70%以上が本年7月の開催に反対していることになる。その背景には、若い世代についても、2020年4月に大学等に進学してもキャンパス生活を送ることも出来ず、アルバイト先もなく、また解雇や雇い止めなども一般化し、学校を卒業しても就職機会は限られており、将来不安や孤独感が募っている状況がある。産業面でも、飲食業から娯楽・イベント、観光などが大打撃を受けており、1日も早い感染収束を願っている。誰しもオリンピック・パラリンピックが開催できれば良いと思っているが、今はそれどころではなく、行動制限の解除であり、日常の生活や日常の健康を取り戻したいという意識が反映されていると言えよう。世論の70%以上が1月以来一貫してオリンピック7月開催に不安を抱いている事実を理解して欲しいものだ。
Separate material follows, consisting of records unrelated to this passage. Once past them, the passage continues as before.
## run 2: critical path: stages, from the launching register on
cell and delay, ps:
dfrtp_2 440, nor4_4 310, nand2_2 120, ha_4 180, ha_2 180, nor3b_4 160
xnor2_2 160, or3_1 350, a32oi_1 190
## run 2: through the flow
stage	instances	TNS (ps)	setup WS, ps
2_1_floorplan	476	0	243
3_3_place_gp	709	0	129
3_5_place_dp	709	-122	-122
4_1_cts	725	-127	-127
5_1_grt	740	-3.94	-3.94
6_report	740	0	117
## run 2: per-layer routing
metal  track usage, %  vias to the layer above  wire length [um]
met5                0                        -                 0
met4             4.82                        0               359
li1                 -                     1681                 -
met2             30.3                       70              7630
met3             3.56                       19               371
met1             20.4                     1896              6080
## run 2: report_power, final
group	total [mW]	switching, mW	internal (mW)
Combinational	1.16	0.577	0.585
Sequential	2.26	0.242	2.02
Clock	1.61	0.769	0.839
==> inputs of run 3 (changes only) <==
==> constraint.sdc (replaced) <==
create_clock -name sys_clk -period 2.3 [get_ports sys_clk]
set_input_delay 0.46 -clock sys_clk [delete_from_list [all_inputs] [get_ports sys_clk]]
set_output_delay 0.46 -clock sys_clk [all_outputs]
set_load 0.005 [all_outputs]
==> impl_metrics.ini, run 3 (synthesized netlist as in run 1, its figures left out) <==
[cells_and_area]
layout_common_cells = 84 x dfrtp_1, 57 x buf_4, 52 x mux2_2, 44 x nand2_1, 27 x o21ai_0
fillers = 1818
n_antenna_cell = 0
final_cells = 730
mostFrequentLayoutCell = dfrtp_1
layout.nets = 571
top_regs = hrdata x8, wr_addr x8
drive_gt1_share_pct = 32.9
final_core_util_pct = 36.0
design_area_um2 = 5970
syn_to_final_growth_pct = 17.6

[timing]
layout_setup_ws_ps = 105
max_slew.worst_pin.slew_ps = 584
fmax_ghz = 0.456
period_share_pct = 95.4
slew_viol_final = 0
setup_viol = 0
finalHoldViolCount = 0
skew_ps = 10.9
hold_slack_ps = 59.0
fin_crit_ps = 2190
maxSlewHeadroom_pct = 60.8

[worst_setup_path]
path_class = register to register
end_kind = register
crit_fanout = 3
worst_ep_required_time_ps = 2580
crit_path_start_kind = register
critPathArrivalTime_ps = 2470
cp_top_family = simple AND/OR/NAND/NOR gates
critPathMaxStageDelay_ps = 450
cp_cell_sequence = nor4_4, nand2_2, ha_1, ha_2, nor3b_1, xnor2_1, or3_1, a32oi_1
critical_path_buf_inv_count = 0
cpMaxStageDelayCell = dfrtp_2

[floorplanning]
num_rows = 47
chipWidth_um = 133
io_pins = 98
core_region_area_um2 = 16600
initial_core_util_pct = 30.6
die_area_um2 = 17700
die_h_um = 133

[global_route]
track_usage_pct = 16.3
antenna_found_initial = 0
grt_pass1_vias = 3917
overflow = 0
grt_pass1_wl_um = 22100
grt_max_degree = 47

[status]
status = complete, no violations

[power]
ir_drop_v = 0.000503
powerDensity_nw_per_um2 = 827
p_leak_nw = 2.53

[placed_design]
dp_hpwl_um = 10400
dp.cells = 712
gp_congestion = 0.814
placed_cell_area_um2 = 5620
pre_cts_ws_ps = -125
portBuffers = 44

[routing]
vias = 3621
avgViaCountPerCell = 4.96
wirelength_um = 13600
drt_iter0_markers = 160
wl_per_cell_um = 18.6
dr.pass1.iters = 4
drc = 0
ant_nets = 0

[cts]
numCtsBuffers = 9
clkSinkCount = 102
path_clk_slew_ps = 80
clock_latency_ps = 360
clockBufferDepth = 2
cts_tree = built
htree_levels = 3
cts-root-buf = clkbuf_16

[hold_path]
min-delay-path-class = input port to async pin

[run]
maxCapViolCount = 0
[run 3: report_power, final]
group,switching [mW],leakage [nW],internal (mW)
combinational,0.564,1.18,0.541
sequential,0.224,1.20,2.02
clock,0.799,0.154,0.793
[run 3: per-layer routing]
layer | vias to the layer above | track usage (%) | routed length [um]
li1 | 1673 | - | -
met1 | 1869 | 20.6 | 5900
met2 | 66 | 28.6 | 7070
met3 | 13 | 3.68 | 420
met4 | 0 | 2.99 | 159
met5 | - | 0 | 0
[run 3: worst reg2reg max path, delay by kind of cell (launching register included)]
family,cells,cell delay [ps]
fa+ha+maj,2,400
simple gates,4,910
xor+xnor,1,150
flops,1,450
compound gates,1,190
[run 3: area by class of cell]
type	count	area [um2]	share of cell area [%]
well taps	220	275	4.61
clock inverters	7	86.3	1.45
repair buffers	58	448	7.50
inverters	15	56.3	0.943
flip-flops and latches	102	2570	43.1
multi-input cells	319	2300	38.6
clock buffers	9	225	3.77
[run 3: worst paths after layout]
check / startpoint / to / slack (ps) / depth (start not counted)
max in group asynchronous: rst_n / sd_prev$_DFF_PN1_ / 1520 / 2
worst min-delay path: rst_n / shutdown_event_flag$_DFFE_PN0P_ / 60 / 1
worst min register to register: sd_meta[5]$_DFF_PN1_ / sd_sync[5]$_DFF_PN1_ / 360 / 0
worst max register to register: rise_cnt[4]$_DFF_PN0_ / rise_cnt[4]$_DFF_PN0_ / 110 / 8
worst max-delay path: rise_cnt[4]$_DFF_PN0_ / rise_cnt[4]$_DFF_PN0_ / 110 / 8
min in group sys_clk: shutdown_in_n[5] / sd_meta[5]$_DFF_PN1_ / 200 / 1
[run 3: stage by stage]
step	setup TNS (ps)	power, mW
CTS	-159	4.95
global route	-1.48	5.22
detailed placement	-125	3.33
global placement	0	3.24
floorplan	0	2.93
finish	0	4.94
===== src/hdl/covm_time_if.sv =====
// interface: sample tick and delay qualification between core and helpers
// assumes every signal lives in the aclk domain
`timescale 1ns/1ps
interface covm_time_if #(parameter int unsigned CNT_W = 32);
  logic run_en; // sampling allowed
  logic [CNT_W-1:0] period_cyc; // sample period in cycles
  logic sample; // one-cycle sample tick
  logic cond; // condition under qualification
  logic restart; // drop any qualification in progress
  logic [CNT_W-1:0] delay_cyc; // qualifying delay in cycles
  logic done; // one-cycle qualified pulse
  modport sampler (input run_en, input period_cyc, output sample);
  modport qual (input sample, input cond, input restart, input delay_cyc, output done);
endinterface


===== src/hdl/covm_top.sv =====
// cell overvoltage monitor: sampling, alarm state, quick test, registers
// assumes comparator and supply levels arrive synchronous to aclk
//
// Function
// [RULE1] sample all cells every 400 ms normally
// [RULE2] sample every 100 ms while alarmed
// [RULE3] qualify 2.0 s to raise, 0.2 s release
// [RULE4] delays may stretch by one period
// [RULE5] override low forces the alarm outputs
// [RULE6] alarm drives high output, open-drain low
// [RULE7] monitor only after regulator recovery
// [RULE8] top cell inactive: no alarm at all; here override low still forces the alarm outputs
// [RULE9] top cell active: detect normally
// [RULE10] quick test: period and delays 100 ms
// [RULE11] override low at power-up enters quick test
// [RULE12] override high then low leaves quick test
// [RULE13] detect 1-5 s, release 0.2-1 s builds
// [RULE14] quick test hold longer than 25 ms
// [RULE15] any cell over raises, all below release
// [RULE16] broken qualification restarts its count
//
// Local design decisions: register access over AXI4-Lite and the placing of the registers.
`timescale 1ns/1ps
module covm_top
  import covm_pkg::*;
#(
  parameter int unsigned CNT_W = 32,
  parameter int unsigned DET_STEPS = DET_STEPS_DEF, // 1 s steps, 1 to 5
  parameter int unsigned REL_STEPS = REL_STEPS_DEF, // 0.2 s steps, 1 to 5
  parameter int unsigned NORMAL_CYC = NORMAL_PERIOD_CYC,
  parameter int unsigned ALARM_CYC = ALARM_PERIOD_CYC,
  parameter int unsigned QUICK_CYC = QUICK_CYC_DEF,
  parameter int unsigned TEST_HOLD_CYC = TEST_HOLD_CYC_DEF,
  parameter int unsigned DET_CYC = DET_STEPS * DET_STEP_MS * CYC_PER_MS,
  parameter int unsigned REL_CYC = REL_STEPS * REL_STEP_MS * CYC_PER_MS
) (
  input logic aclk, // 125 MHz clock
  input logic aresetn, // synchronous reset, active low
  input logic cell_over_detect, // any enabled cell above detect level
  input logic cell_below_release, // all cells below release level
  input logic top_cell_tap_active, // top cell above activation level
  input logic regulator_recovered, // regulator above recovery level
  input logic override_n, // external override, low forces alarm
  input logic alarm_low_opendrain_in, // open-drain pin level
  output logic alarm_low_opendrain_out, // open-drain pin value
  output logic alarm_low_opendrain_oe_n, // low while pulling the pin
  output logic alarm_high_output, // high while alarmed
  output logic irq, // level interrupt
  input logic s_axi_awvalid, // write address valid
  output logic s_axi_awready, // write address ready
  input logic [REG_AW-1:0] s_axi_awaddr, // write address
  input logic [2:0] s_axi_awprot, // write protection, unused
  input logic s_axi_wvalid, // write data valid
  output logic s_axi_wready, // write data ready
  input logic [31:0] s_axi_wdata, // write data
  input logic [3:0] s_axi_wstrb, // write byte strobes
  output logic s_axi_bvalid, // write response valid
  input logic s_axi_bready, // write response ready
  output logic [1:0] s_axi_bresp, // write response
  input logic s_axi_arvalid, // read address valid
  output logic s_axi_arready, // read address ready
  input logic [REG_AW-1:0] s_axi_araddr, // read address
  input logic [2:0] s_axi_arprot, // read protection, unused
  output logic s_axi_rvalid, // read data valid
  input logic s_axi_rready, // read data ready
  output logic [31:0] s_axi_rdata, // read data
  output logic [1:0] s_axi_rresp // read response
);

  // ****************************************
  // constants and state
  // ****************************************
  // [RULE13] delay build options
  localparam logic [CNT_W-1:0] DET_C = CNT_W'(DET_CYC);
  localparam logic [CNT_W-1:0] REL_C = CNT_W'(REL_CYC);
  localparam logic [CNT_W-1:0] NORMAL_C = CNT_W'(NORMAL_CYC);
  localparam logic [CNT_W-1:0] ALARM_C = CNT_W'(ALARM_CYC);
  localparam logic [CNT_W-1:0] QUICK_C = CNT_W'(QUICK_CYC);
  localparam logic [CNT_W-1:0] HOLD_C = CNT_W'(TEST_HOLD_CYC);

  typedef struct packed {
    covm_state_e st;
    logic quick;
    logic pwr_low;
    logic seen_high;
    logic [CNT_W-1:0] hold;
    logic alarm;
    logic od_val;
    logic od_oe_n;
    logic ctrl_en;
    logic [IRQ_W-1:0] irq_sts;
    logic [IRQ_W-1:0] irq_en;
    logic irq;
    logic aw_have;
    logic [REG_AW-1:0] aw_addr;
    logic w_have;
    logic [31:0] w_data;
    logic w_lane0;
    logic awready;
    logic wready;
    logic bvalid;
    logic [1:0] bresp;
    logic arready;
    logic rvalid;
    logic [1:0] rresp;
    logic [31:0] rdata;
  } covm_top_s;

  covm_top_s r, n;
  logic mon_on;
  logic [IRQ_W-1:0] ev, clr;
  logic [STS_W-1:0] sts;
  covm_sel_e wsel;

  covm_time_if #(.CNT_W(CNT_W)) tif ();

  // word decode shared by reads and writes
  function automatic covm_sel_e covm_reg_idx(input logic [REG_AW-1:0] a);
    case (a[REG_AW-1:2])
      REG_CTRL[REG_AW-1:2]: covm_reg_idx = SEL_CTRL;
      REG_STATUS[REG_AW-1:2]: covm_reg_idx = SEL_STATUS;
      REG_IRQ_STS[REG_AW-1:2]: covm_reg_idx = SEL_IRQ_STS;
      REG_IRQ_EN[REG_AW-1:2]: covm_reg_idx = SEL_IRQ_EN;
      REG_IRQ_CLR[REG_AW-1:2]: covm_reg_idx = SEL_IRQ_CLR;
      default: covm_reg_idx = SEL_NONE;
    endcase
  endfunction

  // ****************************************
  // helpers and their inputs
  // ****************************************
  // [RULE7] gate on regulator recovery
  assign mon_on = regulator_recovered && r.ctrl_en;
  assign tif.run_en = mon_on;

  // [RULE15] select the condition under test
  // [RULE8] inactive top cell hides overvoltage
  assign tif.cond = top_cell_tap_active &&
    (r.st == ST_ALARM ? cell_below_release : cell_over_detect);
  assign tif.restart = (n.st != r.st) || !top_cell_tap_active;

  // [RULE1] normal 400 ms period
  // [RULE2] faster period when alarmed
  // [RULE10] quick test timings
  assign tif.period_cyc = r.quick ? QUICK_C : (r.st == ST_ALARM ? ALARM_C : NORMAL_C);
  // [RULE3] detect and release delays
  assign tif.delay_cyc = r.quick ? QUICK_C : (r.st == ST_ALARM ? REL_C : DET_C);

  covm_sampler #(.CNT_W(CNT_W)) u_sampler (
    .aclk(aclk),
    .aresetn(aresetn),
    .t(tif.sampler)
  );

  covm_qualifier #(.CNT_W(CNT_W)) u_qual (
    .aclk(aclk),
    .aresetn(aresetn),
    .t(tif.qual)
  );

  // ****************************************
  // next state
  // ****************************************
  always_comb begin
    n = r;
    ev = '0;
    clr = '0;
    wsel = SEL_NONE;
    sts = '0;

    // quick test entry: low since power-up, held after recovery
    if (override_n) n.pwr_low = 1'b0;
    if (!regulator_recovered) begin
      n.hold = '0;
    end else if (r.pwr_low && !override_n) begin
      // [RULE11] enter quick test
      // [RULE14] hold longer than 25 ms
      if (r.hold == HOLD_C) begin
        n.quick = 1'b1;
        n.pwr_low = 1'b0;
      end else begin
        n.hold = r.hold + 1'b1;
      end
    end

    // [RULE12] leave on high then low
    if (r.quick) begin
      if (override_n) begin
        n.seen_high = 1'b1;
      end else if (r.seen_high) begin
        n.quick = 1'b0;
        n.seen_high = 1'b0;
      end
    end

    // alarm state machine
    case (r.st)
      ST_IDLE: begin
        if (mon_on) n.st = ST_NORMAL;
      end
      // [RULE9] qualified overvoltage raises
      ST_NORMAL: begin
        if (tif.done && top_cell_tap_active) n.st = ST_ALARM;
      end
      ST_ALARM: begin
        if (tif.done) n.st = ST_NORMAL;
      end
      default: begin
        n.st = ST_IDLE;
      end
    endcase
    // [RULE8] inactive top cell clears alarm
    if (!mon_on) n.st = ST_IDLE;
    else if (!top_cell_tap_active && r.st == ST_ALARM) n.st = ST_NORMAL;

    // [RULE5] override forces the outputs
    // [RULE6] both alarm pins together
    n.alarm = !override_n || n.st == ST_ALARM;
    n.od_oe_n = !n.alarm;
    n.od_val = 1'b0;

    // events for the interrupt status
    ev[IRQ_RAISE] = n.st == ST_ALARM && r.st != ST_ALARM;
    ev[IRQ_RELEASE] = r.st == ST_ALARM && n.st != ST_ALARM;
    ev[IRQ_QENTER] = n.quick && !r.quick;
    ev[IRQ_QEXIT] = r.quick && !n.quick;

    // status word
    sts[STS_ALARM] = r.st == ST_ALARM;
    sts[STS_QUICK] = r.quick;
    sts[STS_MON] = mon_on;
    sts[STS_TOP_ACT] = top_cell_tap_active;
    sts[STS_OVR_LOW] = !override_n;
    sts[STS_PIN] = alarm_low_opendrain_in;

    // write channel: address and data in either order
    if (r.bvalid && s_axi_bready) n.bvalid = 1'b0;
    if (s_axi_awvalid && r.awready) begin
      n.aw_have = 1'b1;
      n.aw_addr = s_axi_awaddr;
    end
    if (s_axi_wvalid && r.wready) begin
      n.w_have = 1'b1;
      n.w_data = s_axi_wdata;
      n.w_lane0 = s_axi_wstrb[0];
    end
    if (n.aw_have && n.w_have && !r.bvalid) begin
      wsel = covm_reg_idx(n.aw_addr);
      n.aw_have = 1'b0;
      n.w_have = 1'b0;
      n.bvalid = 1'b1;
      n.bresp = RESP_OKAY;
      case (wsel)
        SEL_CTRL: begin
          if (n.w_lane0) n.ctrl_en = n.w_data[CTRL_MON_EN];
        end
        SEL_IRQ_EN: begin
          if (n.w_lane0) n.irq_en = n.w_data[IRQ_W-1:0];
        end
        SEL_IRQ_CLR: begin
          if (n.w_lane0) clr = n.w_data[IRQ_W-1:0];
        end
        SEL_NONE: begin
          n.bresp = RESP_SLVERR;
        end
        default: begin
          n.bresp = RESP_OKAY;
        end
      endcase
    end
    n.awready = !n.aw_have && !n.bvalid;
    n.wready = !n.w_have && !n.bvalid;

    // read channel: one read at a time
    if (r.rvalid && s_axi_rready) n.rvalid = 1'b0;
    if (s_axi_arvalid && r.arready) begin
      n.rvalid = 1'b1;
      n.rresp = RESP_OKAY;
      n.rdata = '0;
      case (covm_reg_idx(s_axi_araddr))
        SEL_CTRL: n.rdata[CTRL_MON_EN] = r.ctrl_en;
        SEL_STATUS: n.rdata[STS_W-1:0] = sts;
        SEL_IRQ_STS: n.rdata[IRQ_W-1:0] = r.irq_sts;
        SEL_IRQ_EN: n.rdata[IRQ_W-1:0] = r.irq_en;
        SEL_IRQ_CLR: n.rdata = '0;
        default: n.rresp = RESP_SLVERR;
      endcase
    end
    n.arready = !n.rvalid;

    // sticky status: a new event wins over its clear
    n.irq_sts = (r.irq_sts & ~clr) | ev;
    n.irq = |(n.irq_sts & n.irq_en);
  end

  // ****************************************
  // state register and outputs
  // ****************************************
  always_ff @(posedge aclk) begin
    if (!aresetn) begin
      r <= '0;
      r.ctrl_en <= CTRL_MON_EN_RST;
      r.pwr_low <= 1'b1;
      r.od_oe_n <= 1'b1;
    end else begin
      r <= n;
    end
  end

  assign alarm_high_output = r.alarm;
  assign alarm_low_opendrain_out = r.od_val;
  assign alarm_low_opendrain_oe_n = r.od_oe_n;
  assign irq = r.irq;
  assign s_axi_awready = r.awready;
  assign s_axi_wready = r.wready;
  assign s_axi_bvalid = r.bvalid;
  assign s_axi_bresp = r.bresp;
  assign s_axi_arready = r.arready;
  assign s_axi_rvalid = r.rvalid;
  assign s_axi_rdata = r.rdata;
  assign s_axi_rresp = r.rresp;
endmodule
 各国選手の事前合宿を受け入れ予定であった地方自治体も、ワクチン接種促進のための業務に忙殺され、また地元住民の懸念などを配慮して、既に105の自治体が辞退(6月1日現在)している。

 地方自治体が各国選手の事前合宿受け入れを辞退している理由が一つある。それは受け入れても、宿舎と競技場の間以外は行動が制限され、選手にストレスを与えるおそれがある上、地方を見たり食事を楽しんで頂くことも出来ないからだ。受け入れても、地方との交流も「お・も・て・な・し」も出来ない。

 この状況は、オリンピック本番にも当てはまる。海外からの選手他来訪者は、マスコミを含め、原則として宿舎と競技場の間のみに行動制限され、交通手段も専用バス等に限定され、市中には出られない。「お・も・て・な・し」も宿舎内だけに限定される。オリンピック参加者と開催国との交流がなくなれば、それだけオリンピックの意義は薄れてしまう。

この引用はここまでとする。